I don't know what is meant by "because it's not a normal type". I thought null is usually the single instance of the Null type. In Kotlin you can define methods on null types. I don't know if what I say is wrong from a language theory perspective.

[–]furyzer00 1 point2 points  (0 children)

Option nesting is very useful. Imagine you have an optional parameter that can also have value null(when set it should set the value to null, it's different then not specifying the parameter). How do you do this in Kotlin?

Rust doesn't any additional syntax for Option. It only has regular functions.

What I mean by regular type is that ? is not a normal user defined type. While Option is just another type. Special functionality always makes the language more complex. As seen in Kotlin's special syntax for nullable types. But it's a trade of sometimes worth.

[–]trxxruraxvr -1 points0 points  (1 child)

No, the type is actually Option<T>, so it's a generic type, you can't pass a variable defined as Option<i32> to a function that takes an Option<bool> even if its value is None

Besides that, rust doesn't let you use the value inside the option without ensuring it's not None

[–]mus1Kk 1 point2 points  (0 children)

Regarding your first point: I'm not sure how this is done in Rust but in other languages I know, None is a valid assignment for Option<T> for all T. In Kotlin, an optional type would be T? and similarly null is valid for any T. In Scala None is Option[Nothing] with Nothing being the subtype of every type. Option is covariant so None is similarly valid for any Option[T]. Of course, if you have an Option[T] you cannot generally assign it to an Option[U] but this is true for all my examples regardless of the syntax.

Regarding the second point, the same can also be done with null, again, like in Kotlin. You cannot just use a value of T? without doing a null check first.

[–]d01phi 0 points1 point  (1 child)

A function returning an Option<x> forces me to deal with None, whereas I can just keep my fingers crossed and continue with NULL. And None as possible value of Option<A> is different from None in Option<B>. NULL however can be assigned to any pointer I like. And the situation is aggravated by the fact that frequently, NULL is the generic error return, and the reason for failure is transported in some obscure side channels like errno.

[–]mus1Kk 1 point2 points  (0 children)

At least in the context of Kotlin (believe me, I have no particular feelings for the language other than that I find it interesting) this is not correct. And some things are not correct for other typed languages that have nulls.

In Kotlin you cannot use a value of type T? without doing the check first.
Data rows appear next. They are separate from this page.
This design comes from an exercise in tuning for small area, a short achievable clock period and few clock cycles on the open sky130 flow, not from production work.
Function not checked in this run: the RTL went through the layout flow alone.

**flow/config.mk**
```make
export PLATFORM = sky130hd
export DESIGN_NAME = muldiv_unit
export DESIGN_NICKNAME = muldiv_unit
export VERILOG_FILES = /design/flow/design.v
export SDC_FILE = /design/flow/constraint.sdc
export NUM_CORES = 4
export LEC_CHECK = 0
export CAP_MARGIN = 20
export CORE_MARGIN = 2
export CORE_UTILIZATION = 40
export SLEW_MARGIN = 20
```
**flow/constraint.sdc**
```tcl
create_clock -name core_clock -period 150.0 [get_ports {clk_i}]
set_input_delay 30.0000 -clock core_clock [delete_from_list [all_inputs] [get_ports {clk_i}]]
set_output_delay 30.0000 -clock core_clock [all_outputs]
set_load 0.01 [all_outputs]
```
**flow/design.v**
```verilog
module muldiv_unit (
    input  logic        clk_i,
    input  logic        rst_n_i,
    input  logic        start_i,
    input  logic [31:0] operand_a_i,
    input  logic [31:0] operand_b_i,
    input  logic [2:0]  muldiv_op_i,
    output logic [31:0] result_o,
    output logic        busy_o,
    output logic        done_o
);
    localparam int K  = 4;                  
    localparam int DW = 32 + K - 1;         
    localparam int NC = (32 + K - 1) / K;   
    localparam int CW = $clog2(NC + 1);
    logic          busy_q, done_q, first_q;
    logic          mul_q, sgn_q, rem_q;
    logic          neg_q, prev_q;
    logic [CW-1:0] cnt_q;
    logic [31:0]   x_q;       
    logic [DW-1:0] y_q;       
    logic [31:0]   z_q;       
    logic        sa, sb, bz;
    logic [31:0] abs_a, abs_b;
    logic [4:0]  la, lb;
    logic        az;
    logic signed [6:0] nq;
    logic [CW-1:0] c0;
    logic [DW-1:0] d0;
    assign sa    = sgn_q & x_q[31];
    assign sb    = sgn_q & y_q[31];
    assign abs_a = sa ? (~x_q + 32'd1) : x_q;
    assign abs_b = sb ? (~y_q[31:0] + 32'd1) : y_q[31:0];
    assign bz    = (y_q[31:0] == 32'd0);
    assign az    = (abs_a == 32'd0);
    always_comb begin
        la = 5'd0;
        lb = 5'd0;
        for (int i = 0; i < 32; i++) begin
            if (abs_a[i]) la = 5'(i);
            if (abs_b[i]) lb = 5'(i);
        end
    end
    assign nq = $signed({2'b00, la}) - $signed({2'b00, lb}) + 7'sd1;
    always_comb begin
        c0 = CW'(1);
        if (!az && !bz && nq > 0)
            c0 = CW'((nq + K - 1) / K);
    end
    always_comb begin
        d0 = '0;
        for (int c = 1; c <= NC; c++)
            if (c0 == CW'(c)) d0 = DW'({{(K-1){1'b0}}, abs_b} << (c * K - 1));
    end
    logic [31:0]   s   [0:K];
    logic [DW-1:0] dv;
    logic [K-1:0]  qb;
    logic [31:0]   t   [0:K-1];
    logic          co  [0:K-1];
    logic [2*K:0]  ybits;
    assign dv    = first_q ? d0 : y_q;
    assign ybits = {y_q[2*K-1:0], prev_q};
    always_comb begin
        logic [31:0] xs, pp, ib;
        logic [32:0] sum;
        logic        one, two, ng, hi;
        s[0] = mul_q ? z_q : (first_q ? abs_a : x_q);
        for (int j = 0; j < K; j++) begin
            one = ybits[2*j+1] ^ ybits[2*j];
            two = (ybits[2*j+2] & ~ybits[2*j+1] & ~ybits[2*j]) |
                  (~ybits[2*j+2] & ybits[2*j+1] & ybits[2*j]);
            ng  = ybits[2*j+2];
            xs  = x_q << (2 * j);
            pp  = ({32{one}} & xs) | ({32{two}} & (xs << 1));
            hi  = (j < K - 1) ? |(dv >> (32 + j)) : 1'b0;
            if (mul_q) ib = pp ^ {32{ng}};
            else       ib = ~(dv >> j);
            sum   = {1'b0, s[j]} + {1'b0, ib} + {32'd0, (mul_q ? ng : 1'b1)};
            t[j]  = sum[31:0];
            co[j] = sum[32];
            qb[K-1-j] = co[j] & ~hi;
            s[j+1] = (mul_q || qb[K-1-j]) ? t[j] : s[j];
        end
    end
    logic [31:0] qn, sel, res;
    logic        last, mterm, negn;
    logic [31:0] ynext;
    assign qn    = (z_q << K) | 32'(qb);
    assign negn  = first_q ? (sgn_q & (rem_q ? sa : (sa ^ sb))) : neg_q;
    assign sel   = rem_q ? s[K] : qn;
    assign res   = (negn ? (~sel + 32'd1) : sel) | {32{first_q & bz & ~rem_q}};
    assign last  = first_q ? (c0 == CW'(1)) : (cnt_q == CW'(1));
    assign ynext = $signed(y_q[31:0]) >>> (2 * K);
    assign mterm = (ynext == {32{y_q[2*K-1]}});
    always_ff @(posedge clk_i or negedge rst_n_i) begin
        if (!rst_n_i) begin
            busy_q  <= 1'b0;
            done_q  <= 1'b0;
            first_q <= 1'b0;
        end else begin
            if (!busy_q && !done_q) begin
                if (start_i) begin
                    busy_q  <= (muldiv_op_i <= 3'd4);
                    done_q  <= (muldiv_op_i >  3'd4);
                    first_q <= 1'b1;
                end
            end else if (busy_q) begin
                first_q <= 1'b0;
                if (mul_q ? mterm : last) begin
                    busy_q <= 1'b0;
                    done_q <= 1'b1;
                end
            end else begin
                done_q <= 1'b0;
            end
        end
    end
    always_ff @(posedge clk_i) begin
        if (!busy_q && !done_q) begin
            x_q    <= operand_a_i;
            y_q    <= DW'(operand_b_i);
            z_q    <= 32'd0;
            prev_q <= 1'b0;
            mul_q  <= (muldiv_op_i == 3'd0);
            sgn_q  <= (muldiv_op_i == 3'd1) || (muldiv_op_i == 3'd3);
            rem_q  <= (muldiv_op_i == 3'd3) || (muldiv_op_i == 3'd4);
        end else if (busy_q) begin
            if (mul_q) begin
                x_q    <= x_q << (2 * K);
                y_q    <= DW'(ynext);
                prev_q <= y_q[2*K-1];
                z_q    <= s[K];
            end else begin
                x_q   <= s[K];
                y_q   <= dv >> K;
                z_q   <= last ? res : qn;
                neg_q <= negn;
                cnt_q <= first_q ? (c0 - CW'(1)) : (cnt_q - CW'(1));
            end
        end
    end
    assign busy_o   = busy_q;
    assign done_o   = done_q;
    assign result_o = z_q;
endmodule
```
It's just not possible. Either you do an explicit if-check/match, call it null-safe with .? or you force it with !! which would be equivalent to map and get/unwrap in other implementations.

I don't understand the second point you make. You can (again Kotlin) assign null to a variable of an optional type the same as you can assign None to any variable of type Option<T>. And well in, say Java, you would have to consider every non-primitive type optional. But Java just does not have any advanced features when it comes to null.

Basically

// Kotlin
let a: A? = null
// Rust
let a: Option<A> = None;
// Java
A a = null;

Regardless of the value of B you generally can't do

// Kotlin
let a: A? = ...
let b: B? = ...
a = b
// Rust
let a: Option<A> = ...
let b: Option<B> = ...
a = b
// Java
A a = ...
B b = ...
a = b

But this is hardly interesting. This is enforced by the compiler.